But now, [University of California San Francisco, or] UCSF scientists have achieved a breakthrough in understanding what is happening in the inner ear during hearing loss, laying the groundwork for preventing deafness.
The research, published on Dec. 22, 2023, in the Journal of Clinical Investigation Insight, links animal studies on hearing loss with a rare type of inherited deafness in humans. In both cases, mutations to the TMTC4 gene trigger a molecular domino effect known as the unfolded protein response (UPR), leading to the death of hair cells in the inner ear.
Intriguingly, hearing loss from loud noise exposure or drugs such as cisplatin, a common form of chemotherapy, also stems from activation of the UPR in hair cells, suggesting that the UPR may underly several different forms of deafness.
There are several drugs that block the UPR – and stop hearing loss – in laboratory animals. The new findings make a stronger case for testing these drugs in people who are at risk of losing their hearing, according to the researchers.
“Millions of American adults lose their hearing due to noise exposure or aging each year, but it’s been a mystery what was going wrong,” said Dylan Chan, MD, PhD, co-senior author on the paper and director of the Children’s Communication Center (CCC) in the UCSF Department of Otolaryngology. “We now have solid evidence that TMTC4 is a human deafness gene and that the UPR is a genuine target for preventing deafness.”
Hair cells are the sensory cells of the ear, named for their hair-like structures that bend in response to sound. Hair cells convert this movement into signals that are relayed to the brain.
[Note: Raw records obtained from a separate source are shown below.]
$ cat src/rtl/multicycle_control.sv
// rtl/multicycle_control.sv - multicycle control FSM sequencing fetch, decode, execute, memory and writeback
// Optional byte load/store support (lb/sb, ByteOp) is enabled by defining CTRL_BYTE_OPS_EN.
module multicycle_control (
   input  logic        Clk,
   input  logic        Reset,
   input  logic [31:0] Instr,
   input  logic        Zero,
   output logic        PC_LdEn,
   output logic        PC_Sel,
   output logic        IR_LdEn,
   output logic        RF_WrEn,
   output logic        RF_WrData_sel,
   output logic        RF_B_sel,
   output logic        ALU_Bin_sel,
   output logic [3:0]  ALU_func,
   output logic [1:0]  ImmExt,
   output logic        Mem_WrEn,
   output logic        ByteOp
);

   typedef enum logic [3:0] {
      FETCH, DECODE, EXEC_R, EXEC_I, EXEC_BR,
      MEM_ADDR, MEM_RD, MEM_WR, WB_ALU, WB_MEM
   } state_t;

   localparam logic [5:0] OP_R    = 6'b100000;
   localparam logic [5:0] OP_LI   = 6'b111000;
   localparam logic [5:0] OP_LUI  = 6'b111001;
   localparam logic [5:0] OP_ADDI = 6'b110000;
   localparam logic [5:0] OP_ANDI = 6'b110010;
   localparam logic [5:0] OP_ORI  = 6'b110011;
   localparam logic [5:0] OP_B    = 6'b111111;
   localparam logic [5:0] OP_BEQ  = 6'b000000;
   localparam logic [5:0] OP_BNE  = 6'b000001;
   localparam logic [5:0] OP_LW   = 6'b001111;
   localparam logic [5:0] OP_SW   = 6'b011111;
`ifdef CTRL_BYTE_OPS_EN
   localparam logic [5:0] OP_LB   = 6'b000011;
   localparam logic [5:0] OP_SB   = 6'b000111;
`endif

   state_t      state_q, state_d;
   logic [5:0]  opcode_q, opcode_d;
   logic [3:0]  func_q, func_d;
   logic        pc_ld_en_q, pc_ld_en_d;
   logic        ir_ld_en_q, ir_ld_en_d;
   logic        rf_wr_en_q, rf_wr_en_d;
   logic        rf_wr_data_sel_q, rf_wr_data_sel_d;
   logic        rf_b_sel_q, rf_b_sel_d;
   logic        alu_bin_sel_q, alu_bin_sel_d;
   logic [3:0]  alu_func_q, alu_func_d;
   logic [1:0]  imm_ext_q, imm_ext_d;
   logic        mem_wr_en_q, mem_wr_en_d;

   logic [5:0]  op;
   logic [3:0]  fn;
   logic        is_r, is_imm, is_br, is_lb, is_sb, is_load, is_store, is_undef;
   logic        unused_instr;

   assign unused_instr = ^Instr[25:4];

   // Outputs for DECODE are registered during FETCH, so the live word is decoded
   // until the opcode register is loaded at the end of DECODE.
   always_comb begin
      op       = opcode_q;
      fn       = func_q;
      if (state_q == FETCH || state_q == DECODE) begin
         op = Instr[31:26];
         fn = Instr[3:0];
      end
      opcode_d = (state_q == DECODE) ? Instr[31:26] : opcode_q;
      func_d   = (state_q == DECODE) ? Instr[3:0]   : func_q;
`ifdef CTRL_BYTE_OPS_EN
      is_lb    = (op == OP_LB);
      is_sb    = (op == OP_SB);
`else
      is_lb    = 1'b0;
      is_sb    = 1'b0;
`endif
      is_r     = (op == OP_R);
      is_imm   = (op == OP_LI) || (op == OP_LUI) || (op == OP_ADDI) ||
                 (op == OP_ANDI) || (op == OP_ORI);
      is_br    = (op == OP_B) || (op == OP_BEQ) || (op == OP_BNE);
      is_load  = (op == OP_LW) || is_lb;
      is_store = (op == OP_SW) || is_sb;
      is_undef = !(is_r || is_imm || is_br || is_load || is_store);
   end

   always_comb begin
      state_d = FETCH;
      case (state_q)
         FETCH:    state_d = DECODE;
         DECODE: begin
            if (is_r)                     state_d = EXEC_R;
            else if (is_imm)              state_d = EXEC_I;
            else if (is_br)               state_d = EXEC_BR;
            else if (is_load || is_store) state_d = MEM_ADDR;
            else                          state_d = FETCH;
         end
         EXEC_R:   state_d = WB_ALU;
         EXEC_I:   state_d = WB_ALU;
         MEM_ADDR: state_d = is_load ? MEM_RD : MEM_WR;
         MEM_RD:   state_d = WB_MEM;
         default:  state_d = FETCH;
      endcase
   end

   always_comb begin
      pc_ld_en_d       = 1'b0;
      ir_ld_en_d       = 1'b0;
      rf_wr_en_d       = 1'b0;
      rf_wr_data_sel_d = 1'b0;
      rf_b_sel_d       = 1'b0;
      alu_bin_sel_d    = 1'b0;
      alu_func_d       = 4'b0000;
      imm_ext_d        = 2'b00;
      mem_wr_en_d      = 1'b0;
      case (state_d)
         DECODE: begin
            ir_ld_en_d = 1'b1;
            rf_b_sel_d = (op == OP_BEQ) || (op == OP_BNE) || is_store;
            pc_ld_en_d = is_undef;
         end
         EXEC_R:   alu_func_d = fn;
         EXEC_I: begin
            alu_bin_sel_d = 1'b1;
            if (op == OP_LUI)       imm_ext_d = 2'b10;
            else if (op == OP_ANDI) begin alu_func_d = 4'b0010; imm_ext_d = 2'b01; end
            else if (op == OP_ORI)  begin alu_func_d = 4'b0011; imm_ext_d = 2'b01; end
         end
         EXEC_BR: begin
            alu_func_d = 4'b0001;
            rf_b_sel_d = 1'b1;
            imm_ext_d  = 2'b11;
            pc_ld_en_d = 1'b1;
         end
         MEM_ADDR: alu_bin_sel_d = 1'b1;
         MEM_WR: begin
            mem_wr_en_d = 1'b1;
            pc_ld_en_d  = 1'b1;
         end
         WB_ALU: begin
            rf_wr_en_d    = 1'b1;
            pc_ld_en_d    = 1'b1;
            alu_bin_sel_d = alu_bin_sel_q;
            alu_func_d    = alu_func_q;
            imm_ext_d     = imm_ext_q;
         end
         WB_MEM: begin
            rf_wr_en_d       = 1'b1;
            rf_wr_data_sel_d = 1'b1;
            pc_ld_en_d       = 1'b1;
         end
         default: ;
      endcase
   end

   always_ff @(posedge Clk) begin
      if (Reset) begin
         state_q          <= FETCH;
         opcode_q         <= 6'b0;
         func_q           <= 4'b0;
         pc_ld_en_q       <= 1'b0;
         ir_ld_en_q       <= 1'b0;
         rf_wr_en_q       <= 1'b0;
         rf_wr_data_sel_q <= 1'b0;
         rf_b_sel_q       <= 1'b0;
         alu_bin_sel_q    <= 1'b0;
         alu_func_q       <= 4'b0;
         imm_ext_q        <= 2'b0;
         mem_wr_en_q      <= 1'b0;
      end else begin
         state_q          <= state_d;
         opcode_q         <= opcode_d;
         func_q           <= func_d;
         pc_ld_en_q       <= pc_ld_en_d;
         ir_ld_en_q       <= ir_ld_en_d;
         rf_wr_en_q       <= rf_wr_en_d;
         rf_wr_data_sel_q <= rf_wr_data_sel_d;
         rf_b_sel_q       <= rf_b_sel_d;
         alu_bin_sel_q    <= alu_bin_sel_d;
         alu_func_q       <= alu_func_d;
         imm_ext_q        <= imm_ext_d;
         mem_wr_en_q      <= mem_wr_en_d;
      end
   end

`ifdef CTRL_BYTE_OPS_EN
   logic byte_op_q, byte_op_d;

   always_comb begin
      byte_op_d = ((state_d == MEM_RD) && is_lb) || ((state_d == MEM_WR) && is_sb);
   end

   always_ff @(posedge Clk) begin
      if (Reset) byte_op_q <= 1'b0;
      else       byte_op_q <= byte_op_d;
   end

   assign ByteOp = byte_op_q;
`else
   assign ByteOp = 1'b0;
`endif

   // Branch resolution must see Zero in the same cycle the ALU compares.
   assign PC_Sel = (state_q == EXEC_BR) &&
                   ((opcode_q == OP_B) ||
                    ((opcode_q == OP_BEQ) && Zero) ||
                    ((opcode_q == OP_BNE) && !Zero));

   assign PC_LdEn       = pc_ld_en_q;
   assign IR_LdEn       = ir_ld_en_q;
   assign RF_WrEn       = rf_wr_en_q;
   assign RF_WrData_sel = rf_wr_data_sel_q;
   assign RF_B_sel      = rf_b_sel_q;
   assign ALU_Bin_sel   = alu_bin_sel_q;
   assign ALU_func      = alu_func_q;
   assign ImmExt        = imm_ext_q;
   assign Mem_WrEn      = mem_wr_en_q;

endmodule

$ cat config.mk
export PLATFORM = sky130hd
export DESIGN_NAME = multicycle_control
export DESIGN_NICKNAME = d
export VERILOG_FILES = /design/src/rtl/multicycle_control.sv
export SDC_FILE = /design/constraint.sdc
export NUM_CORES = 1
export LEC_CHECK = 0
export CELL_PAD_IN_SITES_DETAIL_PLACEMENT = 0
export CELL_PAD_IN_SITES_GLOBAL_PLACEMENT = 1
export CORE_ASPECT_RATIO = 0.7
export CORE_UTILIZATION = 27
export DETAILED_ROUTE_END_ITERATION = 7
export PLACE_DENSITY_LB_ADDON = 0.1
export SYNTH_ARGS = -nofsm -noshare
export SYNTH_HDL_FRONTEND = slang
export SYNTH_SLANG_ARGS = --single-unit
$ cat constraint.sdc
create_clock -name Clk -period 2.15 [get_ports Clk]
set_input_delay 0.645 -clock Clk [delete_from_list [all_inputs] [get_ports Clk]]
set_output_delay 0.645 -clock Clk [all_outputs]
set_load 0.05 [all_outputs]
* Word level (Yosys, flattened, before mapping)
Index checks and enable logic that the tools add are counted.
Word-level totals: output and inout bits 15, word-level logic and storage cells 89, bits of input ports 35, register bits 27
Operators by class: eq/ne operators 26, mux-type cells 23, reduce and logical (&&, ||, !) cells 28
Operators with widths (count):
- equality test 6 bit (second input constant) | 8
- equality test 4 x 3 -> 1 bit (second input constant) | 6
- one-hot mux 4 bit (5 select lines) | 1
- equality test 4 x 2 -> 1 bit (second input constant) | 4
- logical OR 1 bit | 16
- one-hot mux 4 bit (4 select lines) | 1
- equality test 6 x 1 -> 1 bit (second input constant) | 2
- logical NOT 6 bit | 2
- two-way mux 3 bit | 4
- equality test 4 x 1 -> 1 bit (second input constant) | 2
- equality test 4 bit (second input constant) | 2
- two-way mux 2 bit | 4
- two-way mux 1 bit | 7
- equality test 6 x 4 -> 1 bit (second input constant) | 1
- equality test 6 x 5 -> 1 bit (second input constant) | 1
- two-way mux 6 bit | 1
- one-hot mux 1 bit (2 select lines) | 3
- one-hot mux 2 bit (3 select lines) | 1
- OR reduction 2 bit | 3
- logical NOT 4 bit | 1
- two-way mux 4 bit | 1
- OR reduction 4 bit | 1
- logical AND 1 bit | 3
- logical NOT 1 bit | 2

* Longest topological paths before layout
Gate-level depths: netlist (run 1).
depth in word-level cells 14, gate-level depth with buffers 6, mapped depth without buffers 5

* Worst setup path before layout (run 1)
OpenSTA, ideal clock, no wires.
kind input to output, from input port Zero, to output port PC_Sel, arrival 2.238 ns, slack -0.733 ns, required time 1.505 ns, buffers on the path 0, stages on the path 4, cells stage by stage a211o_1 > nor4_1 > a41oi_1 > nor3_1
On the way: longest elaborated chain between the ends 4, elaborated cells between the ends (all ways) 6, those cells by class reduce/logical (6)
RTL lines:
- from (decl) | line 7 | input logic Zero,
- logical AND 1 bit / logical NOT 1 bit (equally long branches) | line 208, 209
- logical OR 1 bit / logical AND 1 bit (equally long branches) | line 207, 209
- logical OR 1 bit (*) | line 208 | ((opcode_q == OP_BEQ) && Zero) ||
- logical AND 1 bit (*) | line 206 | assign PC_Sel = (state_q == EXEC_BR) &&
- to (decl) | line 9 | output logic PC_Sel,
Every way passes the cells marked *; elsewhere a longest branch is shown, timed or not.

* Final worst setup path (run 1)
Ends and elaborated chain as after synthesis.

==> key figures, run 1 <==
Power and ir drop
  • Pleak: 0.7485 nW
  • Switching pwr: 0.3180 mW
  • Clock Power Share: 0.269
  • Switch share: 0.3115
  • Worst vdd ir: 0.2546 mV
  • Logic pwr share: 0.277
  • Power per Cell Area: 539.7 nW/um^2
  • Internal power: 0.7030 mW
  • Sequential share of power: 0.455

Floorplan
  • Row count: 20
  • DIE AREA: 4915 um^2
  • Die width: 83.37 um
  • Core ar.: 4404 um^2
  • Die H: 58.96 um
  • Initial Utilization: 0.2841
  • # IOs: 50

Final layout
  • # diodes: 0
  • Fin area: 1892 um^2
  • Post-Layout Cell Count: 257
  • Synthesis-to-finish area growth: 51.20%
  • FILL cells: 448
  • Area occupied by multi-input gates: 802.0 um^2
  • Post-layout util: 0.4295
  • Layout net count: 238
  • FF/Latch Area: 460.4 um^2
  • Layout cells sized above 1: 0.2822

STA
  • Hold Violations, Final: 0
  • # setup viols final: 1
  • Final slew viol count: 0
  • TNS Setup: -0.06892 ns
  • Relative slew slack: 0.6287
  • Fmax: 450.7 MHz
  • Setup skew after layout: 0.003980 ns
  • Final Cycle Share: 1.032
  • Slew @ Worst Pin: 0.5527 ns
  • Setup ws final: -0.06892 ns
  • RSZ-0062 raised after global routing: true
  • Tmin final: 2.219 ns

Detailed routing
  • Via count: 1,320
  • Routed Antenna Nets: 0
  • Avg WL per Cell: 15.67 um
  • Iteration-0 DRC Markers: 81
  • Pre-antenna DRT Iters: 4
  • Vias per Instance: 5.136
  • DRC: 0
  • Final wirelength: 4026 um

Yosys
  • Area of the mapped netlist: 1251 um^2
  • Syn Inst Count: 153
  • Yosys top cell area share: 0.3680
  • Fraction of registers with async set/reset: 0
  • Net count after synthesis: 188
  • Most frequent cells after synthesis: dfxtp_1, nand2_1, a21oi_1
  • FF+latch count, synth: 23
  • Ys flop type: dfxtp_1
  • Yosys warning count: 0
  • Distinct cell type count after synthesis: 47
  • Sequential share of the synthesized area: 0.3680
  • Post-synth EDFFs: 0
  • Largest cells by area after synthesis: dfxtp_1, a21oi_1, nand2_1, nor2b_1, nor3_1
  • Top-count cell post-synth: dfxtp_1
  • Syn Area/Cell: 8.178 um^2
  • Cell taking the most area after synthesis: dfxtp_1

CTS
  • Clock Tree Buf Depth: 2
  • Clk_lat worst skew: 0.26 ns
  • CTS root buf: clkbuf_8
  • CTS tree: built
  • # Post-CTS Setup Buffers: 0
  • Clk slew on worst S/H paths: 0.08 ns
  • Max H-tree Level: 1
  • Clock buffer count from CTS: 3
  • Clock Sinks: 23
  • Cts-stage hold buffer count: 0

GRT
  • Global-route wire length before repair: 6699 um
  • Initial antenna violation count: 0
  • Grt ovf: 0
  • Tot GR Track Use: 0.1767
  • Largest net degree at the start of global routing: 15
  • Vias in the first global route: 1,274

Critical path
  • Crit-path max cell delay: 0.26 ns
  • Setup crit end: PC_Sel
  • CP top delay family: compound AO/OA/AOI/OAI gates
  • CP Class: primary input to output pin
  • Slowest cell on crit path: a211o_1
  • CP endpoint kind: output pin
  • Worst R2R End: ALU_func[0]
  • FF-to-FF path depth: 5
  • Worst Path Max Fanout: 2
  • RR Startpoint: state_q[2]
  • Crit path depth: 6
  • Setup crit start: Zero
  • Cell Chain, Critical Path: buf_6, a211o_1, nor4_2, a41oi_2, nor3_4, buf_12
  • CP bufs+invs: 2
  • Reg2reg setup slack: 0.17 ns
  • Worst Path Required: 1.50 ns
  • Startpoint Class: primary input
  • CP arrival: 1.57 ns

Worst hold path
  • HP Class: flop to flop
  • Hold_sp: ImmExt[0]

Place
  • DP Cell Count: 254
  • DP Area: 1784 um^2
  • Setup WS pre-CTS: -0.5179 ns
  • Number of port buffers: 26
  • Dpl hpwl: 3091 um
  • RD Place Congestion: 0.7975

Outcome
  • Violated checks: setup timing
  • Outcome: finished with violations

Job
  • Max_cap viols: 0
## cells in the final DEF, fill, tap and decap left out, types with 2 or more instances in the layout
master,n
o21ai_2,2
o31ai_1,2
nand3_1,2
nand2_1,17
nand4b_1,3
a21oi_1,13
or4b_4,2
inv_1,3
clkbuf_8,3
nor4_2,2
a211oi_1,3
clkdlybuf4s50_1,18
nor3_1,6
nor3b_1,2
nand4_1,2
o21ai_0,2
a32oi_1,3
and2_1,3
nand3b_1,3
nor2b_1,8
buf_4,32
nor2_1,9
dlygate4sd2_1,4
dfxtp_1,23
or3_1,2
## through the flow
step           power [mW]  hold slack, ns
2_1_floorplan      0.6186          0.4698
3_3_place_gp       0.7378          0.4748
3_5_place_dp       0.7408          0.4729
4_1_cts             1.017          0.4964
5_1_grt             1.075          0.5333
6_report            1.021          0.4967
## power by group through the flow
| stage | clock [mW] | combinational, mW | sequential (mW) |
|---|---|---|---|
| 2_1_floorplan | 0 | 0.130 | 0.488 |
| 3_3_place_gp | 0 | 0.266 | 0.471 |
| 3_5_place_dp | 0 | 0.269 | 0.472 |
| 4_1_cts | 0.283 | 0.271 | 0.463 |
| 5_1_grt | 0.300 | 0.307 | 0.468 |
| 6_report | 0.274 | 0.283 | 0.464 |
## worst register-to-register path, delay by kind of cell (launching register included)
kind / cells / cell delay (ns)
AOI/OAI and AO/OA: 1 / 0.08
DFF: 1 / 0.37
and+or+nand+nor: 4 / 1.46
## registers in the layout, summed over array words and instances, names as in the netlist
name and cells:
PC_LdEn 1, ImmExt 2, IR_LdEn 1, state_q 4, RF_WrEn 1, ALU_func 4
RF_B_sel 1, opcode_q 6, Mem_WrEn 1, RF_WrData_sel 1, ALU_Bin_sel 1
## layout make-up
class                           instances  share of cell area
Timing Repair Buffer                   58              0.2665
Clock buffer                            4             0.02381
Multi-Input combinational cell        114              0.4239
Inverter                                3            0.005952
Tap cell                               55             0.03638
Sequential cell                        23              0.2434
## what timing repair did
action / CTS / global route
resized for setup: 16 / 10
pin swaps: 6 / 6
endpoints found under the setup margin: 14 / 13
hold endpoints to repair: 0 / 0
## logic make-up (layout without fill, tap and decap cells)
kind of cell	after synthesis	after routing	share of synthesized area
AND/OR/NAND/NOR	69	69	0.3190
AO/OA/AOI/OAI	42	42	0.2340
flip-flops	23	23	0.3680
buffers and inverters	16	65	0.06101
other	1	1	0.002997
XOR/XNOR	1	1	0.007001
multiplexers	1	1	0.008000
## metal layers
layer / global-route usage / wire, um / share of wire / vias up
met5: 0 / 0 / 0 / -
met2: 0.2600 / 1632 / 0.41 / 27
li1: - / - / - / 662
met1: 0.2687 / 2220 / 0.55 / 629
met4: 0.02217 / 13 / 0.0032 / 0
met3: 0.03927 / 159 / 0.039 / 2
## worst min path at each step
stage | to | slack (ns) | cells past startpoint
floorplan | opcode_q[2] | 0.47 | 2
global placement | ALU_Bin_sel | 0.47 | 2
detailed placement | ALU_Bin_sel | 0.47 | 2
CTS | ImmExt[0] | 0.50 | 2
global route | ALU_Bin_sel | 0.53 | 2
finish | ImmExt[0] | 0.50 | 2
No activity file was read; power rests on OpenSTA's default activity.
==> inputs of run 2 (changes only) <==
--- a/config.mk
+++ b/config.mk
@@ -5,6 +5,7 @@
 export SDC_FILE = /design/constraint.sdc
 export NUM_CORES = 1
 export LEC_CHECK = 0
+export CAP_MARGIN = 30
 export CELL_PAD_IN_SITES_DETAIL_PLACEMENT = 0
 export CELL_PAD_IN_SITES_GLOBAL_PLACEMENT = 1
 export CORE_ASPECT_RATIO = 0.7
==> results of run 2 <==
No change in the layout: final DEF, timing and power equal those of run 1.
When we pump up the music in our cars or join tens of thousands of cheering fans at a football stadium, the noise can make the hairs bend so far that they actually break. Research from UCSF suggests that this activates the unfolded protein response (UPR) in the hair cells, forcing the hair cells to self-destruct and leading to hearing loss.
How hair cells in the ear self-destruct
In 2014, Elliott Sherr, MD, PhD, director of the UCSF Brain Development Research Program, faculty member of the UCSF Institute for Human Genetics, and co-senior author of the paper, noticed that several of his young patients with brain malformations all had mutations to TMTC4. But laboratory studies of this gene soon presented a conundrum.
“We expected mice with TMTC4 mutations to have severe brain defects early on, like those pediatric patients, yet to our surprise, they seemed normal at first,” Sherr said. “But as those animals grew, we saw that they didn’t startle in response to loud noise. They had gone deaf after they had matured.”
Sherr partnered with Chan, an expert on the inner ear, to look into what was happening to the mice, which looked like an accelerated version of age-related hearing loss in humans. They showed that mutations to TMTC4 primed hair cells in the ear to self-destruct, and loud noise did the same thing. In both cases, hair cells were flooded with excess calcium, throwing off the balance of other cellular signals, including the UPR.
But they found there was a way to stop this. ISRIB, a drug developed at UCSF to block the UPR’s self-destruct mechanism in traumatic brain injury, prevented animals who were exposed to noise from going deaf.
A new human deafness gene
In 2020, scientists from South Korea, led by Bong Jik Kim, MD, PhD, connected Chan and Sherr’s 2018 findings with genetic mutations they found in two siblings who were losing their hearing in their mid-20s. The mutations were in TMTC4 and matched what Chan and Sherr had seen in animals, although they were distinct from those in Sherr’s pediatric neurology patients.
If there’s any way that we can get in the way of the hair cells dying, that’s how we’re going to be able to prevent hearing loss.”
“It’s rare to so quickly connect mouse studies with humans,” Sherr said. “Thanks to our Korean collaborators, we could more easily prove the relevance of our work for the many people who go deaf over time.”
Kim, an otolaryngologist at the Chungnam National University College of Medicine (Korea), facilitated the shipping of cells from those patients to UCSF. Sherr and Chan tested those cells for UPR activity and found that, indeed, this flavor of TMTC4 mutation turned on the destructive UPR pathway in a human context.
When Chan and Sherr mutated TMTC4 only in hair cells in mice, the mice went deaf. When they mutated TMTC4 in laboratory human cell lines, the UPR drove the cells to self-destruct. TMTC4 was more than a deafness gene in mice – it was a deafness gene in humans, too.
Translating a discovery to prevent deafness
Understanding TMTC4 mutations gives researchers a new way of studying progressive deafness, since it is critical for maintaining the health of the adult inner ear. The mutations mimic damage from noise, aging or drugs like cisplatin.
The researchers envision a future where people who must take Cisplatin, or who have to be exposed to loud noises for their jobs, take a drug that dampens the UPR and keeps hair cells from withering away, preserving their hearing.
The science also suggests that the UPR could be targeted in other contexts where nerve cells become overwhelmed and die, including diseases long thought to be incurable, like Alzheimer’s or Lou Gehrig’s disease.
“If there’s any way that we can get in the way of the hair cells dying, that’s how we’re going to be able to prevent hearing loss,” Chan said.